To explore whether hypermethylation was coordinated with heterochromatin, we confirmed significant enrichment for H3K9me3 by ChIP analysis in all of the affected (successfully and unsuccessfully gene-edited) myoblast clones (Fig. 2b). Strikingly however, when we monitored for H3K27me3, we observed significant enrichment levels in all the examined cell clones, before and after editing. This suggests that H3K27me3 is elicited with heterochromatinization in a way that depends on differentiation into myoblasts. Overall, the results of this analysis lead to the conclusion that the removal of the expansion in DM1-affected myoblasts cannot reset the normal epigenetic status of the DM1 locus once heterochromatin has been established.
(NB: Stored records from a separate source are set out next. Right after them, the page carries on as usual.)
## src/rtl/timer_pkg.sv

```systemverilog
// rtl/timer_pkg.sv - register offsets, CTRL bit positions and byte-merge helper for the interval timer
package timer_pkg;

    typedef enum logic [1:0] {
        TMR_CTRL    = 2'd0,
        TMR_COUNT   = 2'd1,
        TMR_COMPARE = 2'd2,
        TMR_CAPTURE = 2'd3
    } tmr_reg_e;

    localparam int CTRL_EN     = 0;
    localparam int CTRL_AR     = 1;
    localparam int CTRL_IE     = 2;
    localparam int CTRL_PS_LSB = 8;
    localparam int CTRL_CAPT   = 30;
    localparam int CTRL_EXP    = 31;

    // Replace only the bytes whose enable is set; the rest keep their old value.
    function automatic logic [31:0] byte_merge(input logic [31:0] old_val,
                                               input logic [31:0] new_val,
                                               input logic [3:0]  be);
        logic [31:0] merged;
        merged = old_val;
        for (int i = 0; i < 4; i++) begin
            if (be[i]) merged[8*i +: 8] = new_val[8*i +: 8];
        end
        return merged;
    endfunction

endpackage

```

## src/rtl/timer_if.sv

```systemverilog
// rtl/timer_if.sv - I/O controller bus slave port of the interval timer
// Signals: read/write strobes, address (word select), data_in, be (byte enables),
//          data_out (read data), interrupt (level).
interface timer_if;
    logic        read;
    logic        write;
    logic [1:0]  address;
    logic [31:0] data_in;
    logic [3:0]  be;
    logic [31:0] data_out;
    logic        interrupt;

    modport master (
        output read, write, address, data_in, be,
        input  data_out, interrupt
    );

    modport slave (
        input  read, write, address, data_in, be,
        output data_out, interrupt
    );
endinterface

```

## src/rtl/timer_prescaler.sv

```systemverilog
// rtl/timer_prescaler.sv - reloading down-counter producing the timer tick
// Ports: clk, rst_n (async active-low), prescale (reload value), enable,
//        clear (forces the divider to 0), tick (one-cycle pulse).
module timer_prescaler #(
    parameter int PRESCALE_BITS = 8
) (
    input  logic                     clk,
    input  logic                     rst_n,
    input  logic [PRESCALE_BITS-1:0] prescale,
    input  logic                     enable,
    input  logic                     clear,
    output logic                     tick
);

    logic [PRESCALE_BITS-1:0] cnt;

    // A cleared divider ticks on the first enabled cycle, then every prescale+1 cycles.
    assign tick = enable && (cnt == '0);

    always_ff @(posedge clk or negedge rst_n) begin
        if (!rst_n) begin
            cnt <= '0;
        end else if (clear || !enable) begin
            cnt <= '0;
        end else if (tick) begin
            cnt <= prescale;
        end else begin
            cnt <= cnt - PRESCALE_BITS'(1);
        end
    end

endmodule

```

## src/rtl/timer_module.sv

```systemverilog
// rtl/timer_module.sv - memory-mapped prescaled interval timer with compare match
// Ports: clk, rst_n (async active-low), bus (timer_if.slave: read, write, address,
//        data_in, be, data_out, interrupt), capture_in (async capture pin).
// Build option: TIMER_CAPTURE_EN adds the synchronised capture pin, CAPTURE register
//        and CTRL[30] flag; without it capture_in is ignored and both read 0.
module timer_module
    import timer_pkg::*;
#(
    parameter int WIDTH         = 32,
    parameter int PRESCALE_BITS = 8
) (
    input  logic   clk,
    input  logic   rst_n,
    timer_if.slave bus,
    input  logic   capture_in
);

    logic                     ctrl_en, ctrl_ar, ctrl_ie;
    logic [PRESCALE_BITS-1:0] ctrl_ps;
    logic                     flag_exp, flag_capt;
    logic [WIDTH-1:0]         count_q, compare_q, capture_q;
    logic                     ctrl_wr, count_wr, compare_wr;
    logic                     tick, match;
    logic [31:0]              count_ext, compare_ext, capture_ext;
    logic [31:0]              count_wdata, compare_wdata, rdata;
    logic                     unused_read;

    // Reads are side-effect free, so the read strobe carries no information here.
    assign unused_read = bus.read;

    assign ctrl_wr    = bus.write && (bus.address == TMR_CTRL);
    assign count_wr   = bus.write && (bus.address == TMR_COUNT);
    assign compare_wr = bus.write && (bus.address == TMR_COMPARE);

    always_comb begin
        count_ext   = '0;
        compare_ext = '0;
        capture_ext = '0;
        count_ext[WIDTH-1:0]   = count_q;
        compare_ext[WIDTH-1:0] = compare_q;
        capture_ext[WIDTH-1:0] = capture_q;
    end

    assign count_wdata   = byte_merge(count_ext, bus.data_in, bus.be);
    assign compare_wdata = byte_merge(compare_ext, bus.data_in, bus.be);

    timer_prescaler #(.PRESCALE_BITS(PRESCALE_BITS)) u_prescaler (
        .clk      (clk),
        .rst_n    (rst_n),
        .prescale (ctrl_ps),
        .enable   (ctrl_en),
        .clear    (ctrl_wr),
        .tick     (tick)
    );

    assign match = tick && (count_q == compare_q);

    // CTRL and expired flag; a software enable write outranks the one-shot clear,
    // and a hardware set of expired outranks a same-cycle W1C.
    always_ff @(posedge clk or negedge rst_n) begin
        if (!rst_n) begin
            ctrl_en  <= 1'b0;
            ctrl_ar  <= 1'b0;
            ctrl_ie  <= 1'b0;
            ctrl_ps  <= '0;
            flag_exp <= 1'b0;
        end else begin
            if (ctrl_wr && bus.be[0]) begin
                ctrl_en <= bus.data_in[CTRL_EN];
                ctrl_ar <= bus.data_in[CTRL_AR];
                ctrl_ie <= bus.data_in[CTRL_IE];
            end else if (match && !ctrl_ar) begin
                ctrl_en <= 1'b0;
            end
            if (ctrl_wr && bus.be[1]) begin
                ctrl_ps <= bus.data_in[CTRL_PS_LSB +: PRESCALE_BITS];
            end
            flag_exp <= match | (flag_exp & ~(ctrl_wr & bus.be[3] & bus.data_in[CTRL_EXP]));
        end
    end

    // COUNT: a software write outranks both increment and auto-reload.
    always_ff @(posedge clk or negedge rst_n) begin
        if (!rst_n) begin
            count_q   <= '0;
            compare_q <= '0;
        end else begin
            if (count_wr) begin
                count_q <= count_wdata[WIDTH-1:0];
            end else if (tick) begin
                if (match) begin
                    if (ctrl_ar) count_q <= '0;
                end else begin
                    count_q <= count_q + WIDTH'(1);
                end
            end
            if (compare_wr) begin
                compare_q <= compare_wdata[WIDTH-1:0];
            end
        end
    end

`ifdef TIMER_CAPTURE_EN
    logic [2:0] cap_sync;
    logic       cap_edge;

    // Two flops for metastability, the third remembers the previous level.
    assign cap_edge = cap_sync[1] & ~cap_sync[2];

    always_ff @(posedge clk or negedge rst_n) begin
        if (!rst_n) begin
            cap_sync  <= '0;
            flag_capt <= 1'b0;
            capture_q <= '0;
        end else begin
            cap_sync  <= {cap_sync[1:0], capture_in};
            flag_capt <= cap_edge | (flag_capt & ~(ctrl_wr & bus.be[3] & bus.data_in[CTRL_CAPT]));
            if (cap_edge) capture_q <= count_q;
        end
    end
`else
    logic unused_capture_in;
    assign unused_capture_in = capture_in;
    assign flag_capt         = 1'b0;
    assign capture_q         = '0;
`endif

    always_comb begin
        rdata = '0;
        case (bus.address)
            TMR_CTRL: begin
                rdata[CTRL_EN]                        = ctrl_en;
                rdata[CTRL_AR]                        = ctrl_ar;
                rdata[CTRL_IE]                        = ctrl_ie;
                rdata[CTRL_PS_LSB +: PRESCALE_BITS]   = ctrl_ps;
                rdata[CTRL_CAPT]                      = flag_capt;
                rdata[CTRL_EXP]                       = flag_exp;
            end
            TMR_COUNT:   rdata = count_ext;
            TMR_COMPARE: rdata = compare_ext;
            TMR_CAPTURE: rdata = capture_ext;
            default:     rdata = '0;
        endcase
    end

    assign bus.data_out  = rdata;
    assign bus.interrupt = ctrl_ie & (flag_exp | flag_capt);

endmodule

```

## src/flat_wrapper.sv

```systemverilog
// flat-port wrapper written by rule: the top's interface ports become plain ports
module timer_module_flat import timer_pkg::*;
#(
    parameter int WIDTH         = 32,
    parameter int PRESCALE_BITS = 8
)
  (clk, rst_n, capture_in, bus_read, bus_write, bus_address, bus_data_in, bus_be, bus_data_out, bus_interrupt);
  timer_if bus_i ();
  input  logic clk;
  input  logic rst_n;
  input  logic capture_in;
  input wire logic [$bits(bus_i.read)-1:0] bus_read;
  input wire logic [$bits(bus_i.write)-1:0] bus_write;
  input wire logic [$bits(bus_i.address)-1:0] bus_address;
  input wire logic [$bits(bus_i.data_in)-1:0] bus_data_in;
  input wire logic [$bits(bus_i.be)-1:0] bus_be;
  output wire logic [$bits(bus_i.data_out)-1:0] bus_data_out;
  output wire logic [$bits(bus_i.interrupt)-1:0] bus_interrupt;
  assign bus_i.read = bus_read;
  assign bus_i.write = bus_write;
  assign bus_i.address = bus_address;
  assign bus_i.data_in = bus_data_in;
  assign bus_i.be = bus_be;
  assign bus_data_out = bus_i.data_out;
  assign bus_interrupt = bus_i.interrupt;
  timer_module #(.WIDTH(WIDTH), .PRESCALE_BITS(PRESCALE_BITS)) u_core (.clk(clk), .rst_n(rst_n), .bus(bus_i), .capture_in(capture_in));
endmodule
```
Finally, to explore whether persistent methylation in the gene-edited myoblasts could be removed by treatment with a demethylating agent, we monitored for aberrant methylation levels in four different edited clones after a 3 day 5-Aza-dC treatment (5 µM). Strikingly, in three out of the four tested clones, the methylation levels remained unchanged at the DMR (100% against the background of the mutant allele, Fig. S4). In the one remaining clone, methylation levels were reduced from 88% to 55% (M4). None of the methylation levels decreased in the parental DM1 myoblasts as a result of drug treatment (M1). Thus, in most cases (3/4 edited clones), 5-Aza-dC treatment could not restore the normal epigenetic status of the locus against the background of the mutant allele, despite the excision of the repeat.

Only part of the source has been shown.